Original poster: "Jim Lux by way of Terry Fritz <teslalist-at-qwest-dot-net>" <jimlux-at-earthlink-dot-net>

With respect to the measurement frequency issue that there is a bit of a 
concern...

If the "box" measures the component at 60 Hz or 1 kHz, there is a good 
chance that parasitic C or L won't be much of a factor.  For the typical 
telsa coil running at a few hundred kHz, the parasitic C (particularly of 
the secondary, where the C is part of the resonant circuit), an "apparent 
inductance" measurement at 100-200 kHz might be very very different from 
that measured at 60 or 1000 Hz.  Of course, one could argue that the 60 Hz 
measurement of the L is actually more accurate, because the error in 
measurement due to C is much, much less.

It kind of depends on what you are trying to measure, I suppose....

I would think that as long as the device you are measuring is within the 
measurement range of the instrument, you're probably ok with the cheap 
device.  I wouldn't try measuring 0.05 picofarad caps with a $60 
instrument, both because the reactance is so high at the likely measurement 
frequency that it is hard to make the measurement, and because the "test 
fixture" is going to contribute a lot of error.  Likewise, measuring the 
inductance of a 12" piece of wire (about 0.3 uH) is going to be iffy.  But, 
in both cases, it's because the instrument isn't suited to the test 
article, not because the $60 widget isn't a decent meter.

I suspect that environmental effects and test fixtures will dominate any 
but the most careful of component measurements in tesla coiling, and a 
meter that claims, for instance, 5% accuracy, would be more than good 
enough.
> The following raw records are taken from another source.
What follows belongs to an exercise in optimizing a design on an open flow for small area; a production flow would make more cautious choices. RTL that was checked went through simulation tests only; none was proved equivalent to the original. The clock port is modelled as an ideal driver; clocking choices that lean on that would not hold on a real chip.

==> flow/design.v (excerpt) <==
module hayward_rx (
    input  wire        clk,
    input  wire        rst,           
    input  wire        line_in,       
    input  wire        tick,          
    output wire        frame_valid,
    output wire [95:0] frame_data,    
    output wire        frame_long,    
    output wire        frame_heater,  
    output wire        diag_valid,
    output wire [3:0]  diag_code,
    output wire [3:0]  diag_trig,
    output wire [3:0]  diag_len
);
For scale: ~430 cells after synthesis, ~140 flip-flops, about 120 I/O pins.
==> module hrx_capture, before the edit <==
module hrx_capture (
    input  wire        clk,
    input  wire        rst,
    input  wire        line_in,
    input  wire        tick,
    output wire        rec_valid,    
    output wire        rec_lo_bit,   
    output wire [6:0]  dq,           
    output wire        dr_zero,      
    output wire        lo_bit,       
    output wire        edge_seen     
);
    reg        line_q;
    reg [8:0]  r;
    reg [6:0]  q;
    reg        pend_lo_bit;
    wire       inc  = tick && !(&q);
    wire       wrap = inc && (r == 9'd399);
    wire [8:0] dr   = wrap ? 9'd0 : r + {8'd0, inc};
    assign     dq   = q + {6'd0, wrap};
    assign dr_zero  = (dr == 9'd0);
    assign lo_bit = (dq >= 7'd1) && ((dq <= 7'd3) || (dq == 7'd4 && dr_zero));
    assign edge_seen  = (line_in != line_q);
    assign rec_valid  = edge_seen && !line_in;
    assign rec_lo_bit = pend_lo_bit;
    always @(posedge clk) begin
        if (rst) begin
            line_q     <= 1'b1;
            r          <= 9'd0;
            q          <= 7'd64;
        end else begin
            line_q <= line_in;
            r      <= edge_seen ? 9'd0 : dr;
            q      <= edge_seen ? 7'd0 : dq;
        end
        if (edge_seen && line_in)
            pend_lo_bit <= lo_bit;
    end
endmodule
==> module hrx_framer, before the edit <==
module hrx_framer (
    input  wire        clk,
    input  wire        rst,
    input  wire        sym_valid,
    input  wire        s_idle,
    input  wire        s_pre,
    input  wire        s_bit1,
    input  wire        s_bit0,
    input  wire        s_inv,
    input  wire        idle_timeout,
    output wire        frame_valid,
    output wire [95:0] frame_data,
    output wire        frame_long,
    output wire        frame_heater,
    output wire        diag_valid,
    output wire [3:0]  diag_code,
    output wire [3:0]  diag_trig,
    output wire [3:0]  diag_len
);
    localparam [2:0] TRIG_PREAMBLE   = 3'd1;
    localparam [2:0] TRIG_IDLE       = 3'd2;
    localparam [2:0] TRIG_SYNTH_IDLE = 3'd3;
    localparam [1:0] ST_IDLE = 2'd0;    
    localparam [1:0] ST_P1   = 2'd1;    
    localparam [1:0] ST_W2   = 2'd2;    
    localparam [1:0] ST_P2   = 2'd3;    
    reg        fr_started;
    reg        fr_fresh;      
    reg [2:0]  fr_bidx;       
    reg [3:0]  fr_len;
    reg        pw;            
    reg        pbit;
    reg [11:0] ch [0:7];      
    reg [3:0]  q;
    reg [1:0]  st;
    reg [7:0]  acc;
    reg        ev;            
    reg [2:0]  dkind;
    wire dk_z = !(dkind[1] || dkind[0]);
    assign diag_code = {1'b0, dk_z && dkind[2], dkind[2] ^ dk_z, !dkind[2]};
    assign diag_trig = {1'b0, dk_z, dkind[1], dkind[0] || (dk_z && dkind[2])};
    wire len12   = !fr_fresh && (fr_len == 4'd12);
    wire len9    = !fr_fresh && (fr_len == 4'd9);
    wire len_ok  = len9 || len12;
    wire pre_ev  = sym_valid && s_pre;
    wire bit_ev  = sym_valid && fr_started && (s_bit0 || s_bit1);
    wire ovl_ev  = bit_ev && len12 && (fr_bidx == 3'd7);
    wire       pend_byte = pw && (fr_bidx == 3'd7);
    wire [3:0] len_inc   = fr_len + 4'd1;
    wire [3:0] eff_len   = pend_byte ? len_inc : fr_len;
    wire inv_ev  = sym_valid && fr_started && s_inv && !fr_fresh &&
                   (eff_len >= 4'd9);
    assign diag_len = eff_len;
    reg       do_end;
    reg [2:0] end_trig;
    always @(*) begin
        do_end   = 1'b0;
        end_trig = TRIG_PREAMBLE;
        if (sym_valid) begin
            if (fr_started && s_pre) begin
                do_end   = 1'b1;
                end_trig = TRIG_PREAMBLE;
            end else if (fr_started && s_idle) begin
                do_end   = 1'b1;
                end_trig = TRIG_IDLE;
            end
        end else if (idle_timeout && fr_started) begin
            do_end   = 1'b1;
            end_trig = TRIG_SYNTH_IDLE;
        end
    end
    wire commit  = pw && (q == fr_len);
    wire commit_byte = commit && (fr_bidx == 3'd7);
    wire p1   = (st == ST_P1);
    wire p2   = (st == ST_P2);
    wire q11  = (q == 4'd11);
    wire L12  = fr_len[2];       
    wire chk_pos = L12 ? (q == 4'd11) : (q == 4'd8);
    wire add_pos = L12 ? (q <= 4'd10) : (q >= 4'd1 && q <= 4'd7);
    wire is_ctrl   = (acc == 8'd0);
    wire is_heater = (acc == (L12 ? 8'hF6 : 8'hFA));
    wire keep      = L12 || (q <= 4'd8);
    wire hx = p1 ? (chk_pos || (L12 && q == 4'd8))
                 : (p2 && (is_heater ^ chk_pos));
    wire kx = !(p2 && !keep);
    wire acc_en = p1 && (add_pos || chk_pos);
    wire [7:0] bottom;
    wire [7:0] fb;
    genvar g;
    generate
        for (g = 0; g < 8; g = g + 1) begin : g_bot
            assign bottom[g] = ch[g][0];
            assign fb[g]     = (bottom[g] ^ hx) && kx;
        end
    endgenerate
    integer j;
    always @(posedge clk) begin
        for (j = 0; j < 8; j = j + 1) begin
            if (commit && fr_bidx == j)
                ch[j] <= {pbit, ch[j][11:1]};
            else
                ch[j] <= {fb[j], ch[j][11:1]};
        end
    end
    always @(posedge clk) begin
        if (rst) begin
            fr_started  <= 1'b0;
            pw          <= 1'b0;
            q           <= 4'd0;
            st          <= ST_IDLE;
            ev          <= 1'b0;
        end else begin
            ev <= 1'b0;
            q  <= q11 ? 4'd0 : q + 4'd1;
            if (p1 && chk_pos)
                st <= ST_IDLE;
            if (q11) begin
                if (st == ST_W2)
                    st <= ST_P2;
                if (p2) begin
                    st <= ST_IDLE;
                    ev <= 1'b1;
                end
            end
            if (commit_byte && (fr_len == 4'd8 || fr_len == 4'd11))
                st <= ST_P1;
            if (commit)
                pw <= 1'b0;
            if (do_end) begin
                fr_started <= 1'b0;
                if (len_ok)
                    st <= ST_W2;
                else
                    ev <= 1'b1;
            end
            if (pre_ev)
                fr_started <= 1'b1;
            if (bit_ev && !len12)
                pw <= 1'b1;
            if (ovl_ev || inv_ev) begin
                ev         <= 1'b1;
                fr_started <= 1'b0;
            end
        end
        if (bit_ev && !len12)
            pbit <= s_bit1;
        if (pre_ev)
            fr_fresh <= 1'b1;
        if (bit_ev)
            fr_fresh <= 1'b0;
        if ((bit_ev || do_end) && fr_fresh) begin
            fr_bidx <= 3'd0;
            fr_len  <= 4'd0;
        end else if (commit || (bit_ev && len12)) begin
            fr_bidx <= fr_bidx + 3'd1;
            if (commit_byte)
                fr_len <= len_inc;
        end
        if (do_end)
            dkind <= {len_ok, end_trig[1:0]};
        else if (ovl_ev)
            dkind <= 3'b000;
        else if (inv_ev)
            dkind <= 3'b100;
        if (commit_byte)
            acc <= 8'd0;
        else
            acc <= acc + (fb & {8{acc_en}}) + {7'd0, acc_en && chk_pos};
    end
    generate
        for (g = 0; g < 96; g = g + 1) begin : g_out
            assign frame_data[g] = ch[g % 8][g / 8];
        end
    endgenerate
    wire frame_ev = dkind[2] && !dk_z && (is_ctrl || is_heater);
    assign frame_valid  = ev && frame_ev;
    assign diag_valid   = ev && !frame_ev;
    assign frame_long   = L12;
    assign frame_heater = !is_ctrl;
endmodule
Settings: LEC_CHECK=0, CAP_MARGIN=20, CORE_MARGIN=2, CORE_UTILIZATION=40, SLEW_MARGIN=20; clock period 10.0 ns.
standard.sh (not shown) runs the stock make flow with config.mk's settings and CLKGATE_MAP_FILE= SYNTH_SCRIPT=/design/flow/synth_recipe.tcl, a recipe that flattens the netlist after the stock synthesis.
==> flow/flow/run.sh <==
#!/bin/bash
# The standard ORFS layout (the standard.sh) with these changes:
#  - synthesis maps the logic with an area-oriented ABC script (synth.tcl,
#    area.script) and leaves adders to ABC instead of the adder map; the
#    registers are the standard synthesis's;
#  - ports are buffered with the smallest buffer, sky130_fd_sc_hd__buf_1;
#  - the clock tree is built without dummy loads, and clock buffers are
#    downsized where the clock slew allows (post_cts.tcl);
#  - power recovery downsizes cells on paths with positive slack.
# Each tool's full output is in orfs/logs/ (one log per step); make's own
# output is in standard.log.
set -euo pipefail
F=$PWD/flow
export FLOW_ABC_SCRIPT=$F/area.script
bash standard.sh \
  "SYNTH_SCRIPT=$F/synth.tcl" \
  "ADDER_MAP_FILE=" \
  "BUFFER_PORTS_ARGS=-buffer_cell sky130_fd_sc_hd__buf_1" \
  "CTS_ARGS=-sink_clustering_enable -repair_clock_nets -dont_use_dummy_load -buf_list {sky130_fd_sc_hd__clkbuf_4 sky130_fd_sc_hd__clkbuf_8}" \
  "POST_CTS_TCL=$F/post_cts.tcl" \
  "RECOVER_POWER=100" \
  finish > standard.log 2>&1
Other scripts of this flow, unchanged in this note and not shown: flow/flow/area.script, flow/flow/post_cts.tcl, flow/flow/synth.tcl
The baseline went through all stages and came out clean.
Next try:
--- a/flow/design.v
+++ b/flow/design.v
@@ -14,4 +14,5 @@
     reg [8:0]  r;
     reg [6:0]  q;
+    reg        pend_valid;
     reg        pend_lo_bit;
     wire       inc  = tick && !(&q);
@@ -22,5 +23,5 @@
     assign lo_bit = (dq >= 7'd1) && ((dq <= 7'd3) || (dq == 7'd4 && dr_zero));
     assign edge_seen  = (line_in != line_q);
-    assign rec_valid  = edge_seen && !line_in;
+    assign rec_valid  = edge_seen && !line_in && pend_valid;
     assign rec_lo_bit = pend_lo_bit;
     always @(posedge clk) begin
@@ -28,9 +29,12 @@
             line_q     <= 1'b1;
             r          <= 9'd0;
-            q          <= 7'd64;
+            q          <= 7'd0;
+            pend_valid <= 1'b0;
         end else begin
             line_q <= line_in;
             r      <= edge_seen ? 9'd0 : dr;
             q      <= edge_seen ? 7'd0 : dq;
+            if (edge_seen)
+                pend_valid <= line_in;
         end
         if (edge_seen && line_in)
@@ -141,5 +145,4 @@
                  : (p2 && (is_heater ^ chk_pos));
     wire kx = !(p2 && !keep);
-    wire acc_en = p1 && (add_pos || chk_pos);
     wire [7:0] bottom;
     wire [7:0] fb;
@@ -222,6 +225,6 @@
         if (commit_byte)
             acc <= 8'd0;
-        else
-            acc <= acc + (fb & {8{acc_en}}) + {7'd0, acc_en && chk_pos};
+        else if (p1 && (add_pos || chk_pos))
+            acc <= acc + fb + {7'd0, chk_pos};
     end
     generate
Sequential cell count increases by 1.
Cell count rises by 2.0%.
Synthesized area came out higher by 1.1%.
Global-route usage barely changes.
Worst hold slack gets worse by 0.011 ns.
For the second run of this note, only the layout was checked, not whether the RTL still works.

re-timing with driven ports:
In the flow no input, the clock included, has a driving cell. The finished layouts below were timed again as built, in two steps. Step 1, drivers: a clkbuf_16 drives clk and a buf_2 each remaining input, both assumed. Step 2 also shifts input and output timing later by t, the mid clock arrival at the registers, as if the neighbouring blocks saw the same clock. Three values: no drivers, after step 1, after step 2; two values: the first two.
| run | t, ns | setup WS [ns] | worst setup path at the end |
|---|---|---|---|
| the first run | 0.502 | 5.075 / 5.085 / 4.583 | input to register |
| the second run | 0.568 | 4.577 / 4.577 / 4.422 | input to register |
After both steps every run listed still meets setup and hold. The setup slack of the first run, which loses most, moves by +0.010 ns with the drivers and by -0.492 ns with both steps.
The 27XT claims basic accuracy of 0.5%, capacitance range from 
0.1nF to 2000 uF, and inductance from 0.1mH to 20H.  Since the latter has 5 
ranges, I'm going to guess that the ranges top out at 20H,2H,200 mH, 20mH, 
and 2mH.  The 0.1 mH is 5% of full scale on the 2mH and since it is a 1999 
count device, that reading is 100 counts, so the 0.5% accuracy is 
consistent (the meter only has a display precision of 1% for that 0.1mH 
inductor).

http://www.metermantesttools-dot-com/downloads/DataSheets/DMM/XTSeries.pdf

Looking at the spec sheet (above) in more detail, I see that the 
capacitance accuracy is 5% +10 (counts?) on the 27XT (interestingly, the 
25XT is actually a bit better..)
For inducatance, the accuracy is +/-5% + 30/1uH and they use 1000 Hz as a 
test freq on the two low ranges (2 and 20 mH).. At 1000 Hz, the reactance 
of 2 mH is about 12.5 ohms, so things like lead resistance shouldn't throw 
the reading off that much.
(I wonder how the meter measures inductance?  If it measures voltage and 
current, does it also measure the DC resistance, and take that into account?)
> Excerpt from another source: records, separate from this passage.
Context: an optimization exercise on an open-source flow, tuned for small area, a short achievable clock period and few clock cycles. The choices shown serve that exercise and are no tape-out recipe.
In this exercise RTL edits were held to simulation tests only and were not proved equivalent to the original.

==> v34 <==
==> flow/design.v <==
module simproc_core (
    input  wire        clk,
    input  wire        rst,           
    input  wire        has_words,     
    output wire        mem_en,
    output wire        mem_we,
    output wire [14:0] mem_addr,
    output wire [15:0] mem_wdata,
    input  wire [15:0] mem_rdata,
    output reg         halted,
    output reg         faulted,
    output reg  [2:0]  fault_cause,
    output wire [15:0] fault_value,
    output reg  [15:0] pc,
    output reg  [11:0] cycle_count,
    output wire        warn_valid,
    output wire [1:0]  warn_kind,
    output wire [15:0] warn_value,
    input  wire [2:0]  dbg_sel,
    output wire [15:0] dbg_data
);
    localparam [11:0] CYCLE_LIMIT = 12'd3000;
    localparam [2:0] F_PC    = 3'd1;
    localparam [2:0] F_LOAD  = 3'd2;
    localparam [2:0] F_STORE = 3'd3;
    localparam [2:0] F_LIMIT = 3'd5;
    localparam [2:0] S_FETCH = 3'd0;    
    localparam [2:0] S_EXEC  = 3'd1;    
    localparam [2:0] S_LOAD  = 3'd2;    
    localparam [2:0] S_MUL   = 3'd3;
    localparam [2:0] S_DIV   = 3'd4;
    reg [2:0]  state;
    reg [15:0] regs [0:7];
    reg [15:0] opx, opy, opb;    
    reg [2:0]  wrd;
    reg        mlt;              
    reg [2:0]  dcnt;
    wire running = !halted && !faulted;
    wire ex      = running && state == S_EXEC;
    wire [15:0] w     = mem_rdata;
    wire        fmt_i = w[15];
    wire [5:0]  opr   = w[14:9];
    wire [1:0]  opi   = w[14:13];
    wire [15:0] imm16 = {6'd0, w[9:0]};
    wire is_add   = !fmt_i && opr == 6'd0;
    wire is_sub   = !fmt_i && opr == 6'd1;
    wire is_mul   = !fmt_i && opr == 6'd2;
    wire is_div   = !fmt_i && opr == 6'd3;
    wire is_ceq   = !fmt_i && opr == 6'd4;
    wire is_cne   = !fmt_i && opr == 6'd5;
    wire is_load  = !fmt_i && opr == 6'd15;
    wire is_store = !fmt_i && opr == 6'd16;
    wire is_sys   = !fmt_i && opr == 6'd63;
    wire is_jmp   =  fmt_i && opi == 2'd0;
    wire is_jcond =  fmt_i && opi == 2'd1;
    wire is_badi  =  fmt_i && opi == 2'd2;
    wire is_mov   =  fmt_i && opi == 2'd3;
    wire is_badr  = !fmt_i && !(is_add || is_sub || is_mul || is_div || is_ceq ||
                                is_cne || is_load || is_store || is_sys);
    wire [15:0] a = regs[w[5:3]];
    wire [2:0]  b_sel = running ? w[2:0] : dbg_sel;
    wire [15:0] b = regs[b_sel];
    assign dbg_data = b;
    wire [7:0] nz;
    genvar gi;
    generate
        for (gi = 0; gi < 8; gi = gi + 1) begin : g_nz
            assign nz[gi] = |regs[gi];
        end
    endgenerate
    wire taken  = is_jmp || (is_jcond && nz[w[12:10]]);
    wire ldst   = is_load || is_store;
    wire halt_i = is_sys && !nz[0];
    assign mem_en    = running;
    assign mem_we    = ex && is_store && !a[15];
    wire   near_ldst = !fmt_i && !opr[5] && (opr[4] || opr[3]);
    wire   sel_a     = ex && near_ldst;
    wire   sel_imm   = ex && fmt_i && !opi[1];
    assign mem_addr  = ({15{sel_a}} & a[14:0]) | ({15{sel_imm}} & {5'd0, w[9:0]}) |
                       ({15{!sel_a && !sel_imm}} & pc[14:0]);
    assign mem_wdata = b;
    assign warn_valid = ex && (is_badr || is_badi || (is_sys && nz[0]));
    assign warn_kind  = is_sys ? 2'd3 : fmt_i ? 2'd2 : 2'd1;
    assign warn_value = is_sys ? regs[0] : fmt_i ? 16'd2 : {10'd0, opr};
    assign fault_value = (fault_cause == F_LIMIT) ? {4'd0, CYCLE_LIMIT} :
                         (fault_cause == F_PC)    ? pc : opx;
    wire        subm   = w[9];                   
    wire [16:0] addsub = {1'b0, a} + {1'b0, subm ? ~b : b} + {16'd0, subm};
    wire        a_lt_b = a < b;
    wire        a_lt_2b = {1'b0, a} < {b, 1'b0};
    wire        eq     = a == b;
    wire        b_zero = !(|b);
    wire [15:0] ex_res = fmt_i  ? imm16 :
                         opr[2] ? {15'd0, eq ^ opr[0]} :
                         opr[1] ? {15'd0, opr[0] && div_one} : addsub[15:0];
    wire ex_wr  = is_add || is_sub || is_ceq || is_cne || is_mov || is_div;
    wire [2:0] ex_wa = fmt_i ? w[12:10] : w[8:6];
    wire div_quick = b_zero || a_lt_2b;
    wire div_one   = !b_zero && !a_lt_b;
    wire [15:0] mcand = mlt ? opb : opx;
    wire [15:0] mplr  = mlt ? opx : opb;
    wire [15:0] pp0 = mplr[0] ? mcand : 16'd0;
    wire [15:0] pp1 = mplr[1] ? {mcand[14:0], 1'b0} : 16'd0;
    wire [15:0] pp2 = mplr[2] ? {mcand[13:0], 2'd0} : 16'd0;
    wire [15:0] pp3 = mplr[3] ? {mcand[12:0], 3'd0} : 16'd0;
    wire [15:0] prod = opy + pp0 + pp1 + pp2 + pp3;
    wire        mul_last = !(|mplr[15:4]);
    wire [17:0] r4 = {opy, opx[15:14]};
    wire [18:0] t1 = {1'b0, r4} - {3'd0, opb};
    wire [18:0] t2 = {1'b0, r4} - {2'd0, opb, 1'b0};
    wire [18:0] t3 = {1'b0, r4} - {3'd0, opb} - {2'd0, opb, 1'b0};
    reg  [15:0] r2;
    reg  [1:0]  qd;
    always @(*) begin
        if (!t3[18])      begin r2 = t3[15:0]; qd = 2'd3; end
        else if (!t2[18]) begin r2 = t2[15:0]; qd = 2'd2; end
        else if (!t1[18]) begin r2 = t1[15:0]; qd = 2'd1; end
        else              begin r2 = r4[15:0]; qd = 2'd0; end
    end
    wire [15:0] q2 = {opx[13:0], qd};
    wire [15:0] pc_next = taken ? imm16 : pc;
    wire [15:0] pc_inc  = pc + 16'd1;
    wire [15:0] pc_cont = taken ? {5'd0, {1'b0, w[9:0]} + 11'd1} : pc_inc;
    wire        at_limit = cycle_count == CYCLE_LIMIT;
    wire fin_ld  = state == S_LOAD;
    wire fin_mul = state == S_MUL && mul_last;
    wire fin_div = state == S_DIV && dcnt == 3'd0;
    wire        rf_we = running && ((state == S_EXEC && ex_wr) || fin_ld || fin_mul || fin_div);
    wire [2:0]  rf_wa = (state == S_EXEC) ? ex_wa : wrd;
    wire [15:0] rf_wd = (state == S_EXEC) ? ex_res :
                        (state == S_LOAD) ? mem_rdata :
                        (state == S_MUL)  ? prod : q2;
    wire [15:0] rf_d  = rf_wd & {16{!rst}};
    genvar gr;
    generate
        for (gr = 0; gr < 8; gr = gr + 1) begin : g_rf
            always @(posedge clk)
                if (rst || (rf_we && rf_wa == gr))
                    regs[gr] <= rf_d;
        end
    endgenerate
    always @(posedge clk)
        opy <= (state == S_MUL) ? prod : (state == S_DIV) ? r2 : 16'd0;
    always @(posedge clk) begin
        if (rst) begin
            state       <= S_FETCH;
            pc          <= 16'd1;
            cycle_count <= 12'd0;
            halted      <= !has_words;
            faulted     <= 1'b0;
            fault_cause <= 3'd0;
        end else if (running) begin
            case (state)
                S_FETCH: begin
                    if (pc[15]) begin
                        faulted     <= 1'b1;
                        fault_cause <= F_PC;
                    end else begin
                        pc    <= pc + 16'd1;
                        state <= S_EXEC;
                    end
                end
                S_EXEC: begin
                    opx <= a;
                    opb <= b;
                    mlt <= a_lt_b;
                    wrd <= w[8:6];
                    dcnt <= 3'd7;
                    if (is_load && !a[15]) begin
                        state <= S_LOAD;
                    end else if (is_mul) begin
                        state <= S_MUL;
                    end else if (is_div && !div_quick) begin
                        state <= S_DIV;
                    end else begin
                        cycle_count <= cycle_count + 12'd1;
                        if (ldst && a[15]) begin
                            faulted     <= 1'b1;
                            fault_cause <= is_load ? F_LOAD : F_STORE;
                        end else if (halt_i) begin
                            halted <= 1'b1;
                        end else if (at_limit) begin
                            faulted     <= 1'b1;
                            fault_cause <= F_LIMIT;
                            pc          <= pc_next;
                        end else if (near_ldst || (is_jcond && !taken)) begin
                            state <= S_FETCH;
                        end else if (!taken && pc[15]) begin
                            faulted     <= 1'b1;
                            fault_cause <= F_PC;
                            pc          <= pc_next;
                        end else begin
                            pc <= pc_cont;
                        end
                    end
                end
                default: begin    
                    if (state == S_DIV) begin
                        opx  <= q2;
                        dcnt <= dcnt - 3'd1;
                    end
                    if (state == S_MUL) begin
                        opx <= {mcand[11:0], 4'd0};
                        opb <= {4'd0, mplr[15:4]};
                        mlt <= 1'b0;
                    end
                    if (fin_ld || fin_mul || fin_div) begin
                        cycle_count <= cycle_count + 12'd1;
                        if (at_limit) begin
                            faulted     <= 1'b1;
                            fault_cause <= F_LIMIT;
                        end else if (pc[15]) begin
                            faulted     <= 1'b1;
                            fault_cause <= F_PC;
                        end else begin
                            pc    <= pc + 16'd1;
                            state <= S_EXEC;
                        end
                    end
                end
            endcase
        end
    end
endmodule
At 04:57 PM 1/8/2003 -0700, you wrote:
>Original poster: "Lau, Gary by way of Terry Fritz <teslalist-at-qwest-dot-net>" 
><Gary.Lau-at-hp-dot-com>
>
>Which things are useless, LCR multimeters?  I can't speak for the $60 unit 
>offered by Ocean State Electronics, but the experience of myself and other 
>on this List with the Wavetek 27XT has been that it's very accurate for 
>both primary and secondary inductance measurements, as well as 
>capacitance, and frequency.
>
>Why is it necessary to measure inductance at different frequencies?  My 
>characterizations of different primary coils with a _very_ expensive 
>HP4194 impedance/gain-phase analyzer showed negligible variation of 
>inductance with frequency.
>
>40 years ago, who would have believed that restaurants would give away 
>digital wristwatches with a hamburger?  Technology advances and what used 
>to be costly becomes cheap.
>
>Gary Lau
>MA, USA
>
>
>Original poster: "Mccauley, Daniel H by way of Terry Fritz 
><teslalist-at-qwest-dot-net>" <daniel.h.mccauley-at-lmco-dot-com>
>
>In my experience, these things are basically useless for inductance
>measurements.
>
>You should really try to get a dedicated LCR meter which can measure
>inductances at a variety of
>different frequencies.  There is a place that sells very high quality LCR
>meter kits for about $50.00
>High quality in that the readings are extremely accurate.
>
>I'll try to dig up that source.
>
>Remember the old addage.  You get what you pay for.  Multimeters that have
>every single function known to man
>especially for those prices are usually garbage.